Konkret heißt das: es werden Bewohnerparkzonen eingeführt, in denen Bewohner (und ansässige Gewerbetreibende) privilegiert parken können – mit Bewohnerparkausweis, Ausnahmegenehmigung oder besonderen „Besucherkarten“ für private Gäste. Die Ausweise können beim Amt für Straßen und Verkehr beantragt werden.
Für alle anderen gelten die allgemeinen Regeln der Parkraumbewirtschaftung: Es können Kurzzeittickets am Parkscheinautomat oder über Park-Apps erworben werden. Neu eingeführt werden 24-Stunden-Tickets, damit auch längeres Parken ermöglicht wird.

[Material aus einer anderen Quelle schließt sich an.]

==> src/hdl/ts_pes_timestamp_rewriter.sv <==
// Top level of the transport stream PTS/DTS restamper with PID nulling.
// Depends on tspr_pkg, tspr_front, tspr_queue and tspr_back.
//
//  channel   direction  ports                               payload
//  s         in         s_tvalid s_tready s_tdata s_tuser   in_byte, in_first
//  m         out        m_tvalid m_tready m_tdata m_tuser   out_byte, out_first,
//                       m_tlast                             out_last
//  cfg       in         cfg_we cfg_index cfg_data           0 stamp_offset,
//                                                           1 blocking_on, 2 blocked_pid
//
// One byte is accepted per cycle while the four-entry command queue has room.
// The back end sends one byte per cycle while the receiver is ready; a
// restamped group of five bytes or a packet start after held bytes occupies
// it until all its bytes are sent, so input stalls only when such bursts or
// a stalled receiver fill the queue.
// Reset is asynchronous, active low, and needs no clearing pass.
module ts_pes_timestamp_rewriter (
    input  logic        clk,
    input  logic        rst_n,
    input  logic        s_tvalid,
    output logic        s_tready,
    input  logic [7:0]  s_tdata,    // [7:0] in_byte
    input  logic        s_tuser,    // [0] in_first
    output logic        m_tvalid,
    input  logic        m_tready,
    output logic [7:0]  m_tdata,    // [7:0] out_byte
    output logic        m_tuser,    // [0] out_first
    output logic        m_tlast,    // out_last
    input  logic        cfg_we,
    input  logic [1:0]  cfg_index,
    input  logic [32:0] cfg_data
);
    import tspr_pkg::*;

    logic [32:0] stamp_offset_reg;
    logic        blocking_on_reg;
    logic [12:0] blocked_pid_reg;

    logic        q_push;
    logic        q_pop;
    logic        q_full;
    logic        q_empty;
    tspr_cmd_t   q_cmd;
    tspr_cmd_t   q_head;

    // Configuration registers
    always_ff @(posedge clk or negedge rst_n)
    begin
        if (!rst_n)
        begin
            stamp_offset_reg <= STAMP_OFFSET_RST;
            blocking_on_reg  <= 1'b0;
            blocked_pid_reg  <= '0;
        end
        else if (cfg_we)
        begin
            case (cfg_index)
                CFG_STAMP_OFFSET: stamp_offset_reg <= cfg_data;
                CFG_BLOCKING_ON:  blocking_on_reg  <= cfg_data[0];
                CFG_BLOCKED_PID:  blocked_pid_reg  <= cfg_data[12:0];
                default:          ;
            endcase
        end
    end

    tspr_front u_front (
        .clk         (clk),
        .rst_n       (rst_n),
        .s_tvalid    (s_tvalid),
        .s_tready    (s_tready),
        .s_tdata     (s_tdata),
        .s_tuser     (s_tuser),
        .blocking_on (blocking_on_reg),
        .blocked_pid (blocked_pid_reg),
        .q_full      (q_full),
        .q_push      (q_push),
        .q_cmd       (q_cmd)
    );

    tspr_queue u_queue (
        .clk      (clk),
        .rst_n    (rst_n),
        .push     (q_push),
        .push_cmd (q_cmd),
        .full     (q_full),
        .pop      (q_pop),
        .empty    (q_empty),
        .head     (q_head)
    );

    tspr_back u_back (
        .clk          (clk),
        .rst_n        (rst_n),
        .stamp_offset (stamp_offset_reg),
        .q_empty      (q_empty),
        .q_head       (q_head),
        .q_pop        (q_pop),
        .m_tvalid     (m_tvalid),
        .m_tready     (m_tready),
        .m_tdata      (m_tdata),
        .m_tuser      (m_tuser),
        .m_tlast      (m_tlast)
    );

    // A packet start byte always closes the results of its item
    a_first_is_last : assert property (@(posedge clk) disable iff (!rst_n)
        m_tvalid && m_tuser |-> m_tlast)
        else $error("sync byte sent without last mark");

    // Never push into a full queue
    a_no_overflow : assert property (@(posedge clk) disable iff (!rst_n)
        q_push |-> !q_full)
        else $error("command queue overflow");

    // Never pop from an empty queue
    a_no_underflow : assert property (@(posedge clk) disable iff (!rst_n)
        q_pop |-> !q_empty)
        else $error("command queue underflow");

endmodule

Die Regelungen für das Parken in Bereichen mit Parkraumbewirtschaftung und Bewohnerparken werden derzeit überarbeiten. Damit soll sichergestellt werden, dass die Erreichbarkeit und Funktionsfähigkeit der Quartiere sichergestellt wird und gleichzeitig die Quartiere vor einer zu hohem Parknachfrage geschützt werden.
Für das Pilotprojekt Neustadt-West gilt:
Der Beirat der Neustadt hat das Bewohnerparken für die Neustadt-West am 18. Juni 2026 beschlossen. Eingeführt wird es ab Anfang November – das genaue Startdatum wird noch bekannt gegeben.

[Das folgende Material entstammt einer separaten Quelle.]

File: src/hw/rtl/sync_escape_frame_receiver.sv
// top level of the sync escape frame receiver
// decodes a byte-stuffed frame stream and reports one event per received byte
// depends on sefr_pkg
`timescale 1ns / 1ps

// One received byte in, one event out, at a sustained rate of one byte per
// clock. The decode of a byte (sync and escape compare, unescape increment,
// checksum add, position compare) is done in the cycle it is taken, and the
// event is loaded into an output register at that cycle's end. A byte is taken whenever
// that register is empty or its event is being taken in the same cycle, so
// the only thing that holds the input back is a stalled output. 0xFF always
// resynchronizes; 0xFD makes the next byte count as its value plus one.
// Payload bytes are not kept: each one is reported with its buffer position,
// and bytes past BUFFER_BYTES are reported as dropped.
module sync_escape_frame_receiver #(
    parameter int BUFFER_BYTES = sefr_pkg::BUFFER_BYTES_DEF
) (
    input  logic       i_clk,
    input  logic       i_rst_n,
    input  logic       i_rx_valid,
    output logic       o_rx_ready,
    input  logic [7:0] i_rx_byte,
    output logic       o_res_valid,
    input  logic       i_res_ready,
    output logic [2:0] o_event_res,
    output logic [7:0] o_byte_value,
    output logic [7:0] o_byte_index,
    output logic [7:0] o_frame_command,
    output logic [7:0] o_frame_length
);

    localparam int POS_W = sefr_pkg::POS_W;
    localparam logic [POS_W-1:0] BUF_LIMIT = POS_W'(BUFFER_BYTES);
    localparam logic [POS_W-1:0] LEN_POS   = POS_W'(3);

    logic [POS_W-1:0] r_pos, n_pos;
    logic [7:0]       r_sum, n_sum;
    logic             r_esc, n_esc;
    logic [7:0]       r_cmd, n_cmd;
    logic [7:0]       r_len, n_len;

    logic             r_out_valid;
    sefr_pkg::t_event r_event, n_event;
    logic [7:0]       r_value, n_value;
    logic [7:0]       r_index, n_index;

    logic             w_accept;
    logic [7:0]       w_byte;
    logic [POS_W-1:0] w_pos_inc;

    assign o_rx_ready = !r_out_valid || i_res_ready;
    assign w_accept   = i_rx_valid && o_rx_ready;

    always_comb begin
        n_pos     = r_pos;
        n_sum     = r_sum;
        n_esc     = r_esc;
        n_cmd     = r_cmd;
        n_len     = r_len;
        n_value   = 8'd0;
        n_index   = 8'd0;
        n_event   = sefr_pkg::EV_SYNC;
        w_byte    = r_esc ? i_rx_byte + 8'd1 : i_rx_byte;
        w_pos_inc = r_pos + POS_W'(1);

        if (i_rx_byte == sefr_pkg::SYNC_BYTE) begin
            n_pos   = '0;
            n_cmd   = 8'd0;
            n_len   = sefr_pkg::UNSET_LEN;
            n_sum   = sefr_pkg::SYNC_BYTE;
            n_esc   = 1'b0;
            n_event = sefr_pkg::EV_SYNC;
        end else if (!r_esc && i_rx_byte == sefr_pkg::ESC_BYTE) begin
            n_esc   = 1'b1;
            n_event = sefr_pkg::EV_ESC;
        end else begin
            n_esc   = 1'b0;
            n_value = w_byte;
            n_sum   = r_sum + w_byte;
            if (r_cmd == 8'd0) begin
                n_cmd   = w_byte;
                n_event = sefr_pkg::EV_CMD;
            end else if (r_len == sefr_pkg::UNSET_LEN) begin
                n_len   = w_byte;
                n_pos   = LEN_POS;
                n_event = sefr_pkg::EV_LEN;
            end else if (r_pos >= BUF_LIMIT) begin
                n_event = sefr_pkg::EV_DROP;
            end else begin
                n_index = r_pos[7:0];
                n_pos   = w_pos_inc;
                if (w_pos_inc == {1'b0, r_len} + POS_W'(4)) begin
                    n_event = (n_sum == 8'd0) ? sefr_pkg::EV_OK : sefr_pkg::EV_BAD;
                end else begin
                    n_event = sefr_pkg::EV_STORE;
                end
            end
        end
    end

    always_ff @(posedge i_clk) begin
        if (!i_rst_n) begin
            r_pos       <= '0;
            r_sum       <= 8'd0;
            r_esc       <= 1'b0;
            r_cmd       <= 8'd0;
            r_len       <= 8'd0;
            r_out_valid <= 1'b0;
        end else begin
            if (w_accept) begin
                r_pos       <= n_pos;
                r_sum       <= n_sum;
                r_esc       <= n_esc;
                r_cmd       <= n_cmd;
                r_len       <= n_len;
                r_out_valid <= 1'b1;
            end else if (i_res_ready) begin
                r_out_valid <= 1'b0;
            end
        end
    end

    // result payload, loaded on each transfer in
    always_ff @(posedge i_clk) begin
        if (w_accept) begin
            r_event <= n_event;
            r_value <= n_value;
            r_index <= n_index;
        end
    end

    assign o_res_valid     = r_out_valid;
    assign o_event_res     = r_event;
    assign o_byte_value    = r_value;
    assign o_byte_index    = r_index;
    assign o_frame_command = r_cmd;
    assign o_frame_length  = r_len;

    a_sync_clears: assert property (@(posedge i_clk) disable iff (!i_rst_n)
        w_accept && i_rx_byte == sefr_pkg::SYNC_BYTE |=>
            r_pos == '0 && r_sum == sefr_pkg::SYNC_BYTE && !r_esc
            && r_event == sefr_pkg::EV_SYNC)
        else $error("sync did not clear frame state");

    a_escape_sets: assert property (@(posedge i_clk) disable iff (!i_rst_n)
        w_accept && !r_esc && i_rx_byte == sefr_pkg::ESC_BYTE |=>
            r_esc && r_event == sefr_pkg::EV_ESC)
        else $error("escape marker not recorded");

    a_pos_bound: assert property (@(posedge i_clk) disable iff (!i_rst_n)
        r_pos <= BUF_LIMIT)
        else $error("write position beyond buffer");

    a_ready_empty: assert property (@(posedge i_clk) disable iff (!i_rst_n)
        !r_out_valid |-> o_rx_ready)
        else $error("input stalled with empty output");

    a_state_held: assert property (@(posedge i_clk) disable iff (!i_rst_n)
        !w_accept |=> $stable(r_pos) && $stable(r_sum) && $stable(r_cmd))
        else $error("frame state moved without a transfer");

endmodule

Bewohnerparkausweise für die Neustadt-West können ab August beantragt werden.
Positive Effekte
Die Einführung einer Parkraumbewirtschaftung mit Bewohnerparken ist eine wichtige Maßnahme zur Entlastung der Wohnquartiere. Die Nutzung der begrenzten Stellplätze wird über Parkraummanagement reglementiert – sowohl über den Preis als auch über zeitliche Einschränkungen. Es können weiterhin alle im Quartier parken, dauerhaft parken können allerdings nur Bewohner des Quartiers mit einem Bewohnerparkausweis. Die Konkurrenz um verfügbare Stellplätze nimmt damit ab. Erfahrungen aus anderen Städten zeigen, dass die Einführung einer Parkraumbewirtschaftung mit Bewohnerparken mittelfristig sowohl Auswirkungen auf das Mobilitätsverhalten von Anwohner:innen und Pendler:innen hat als auch auf den Pkw-Besitz.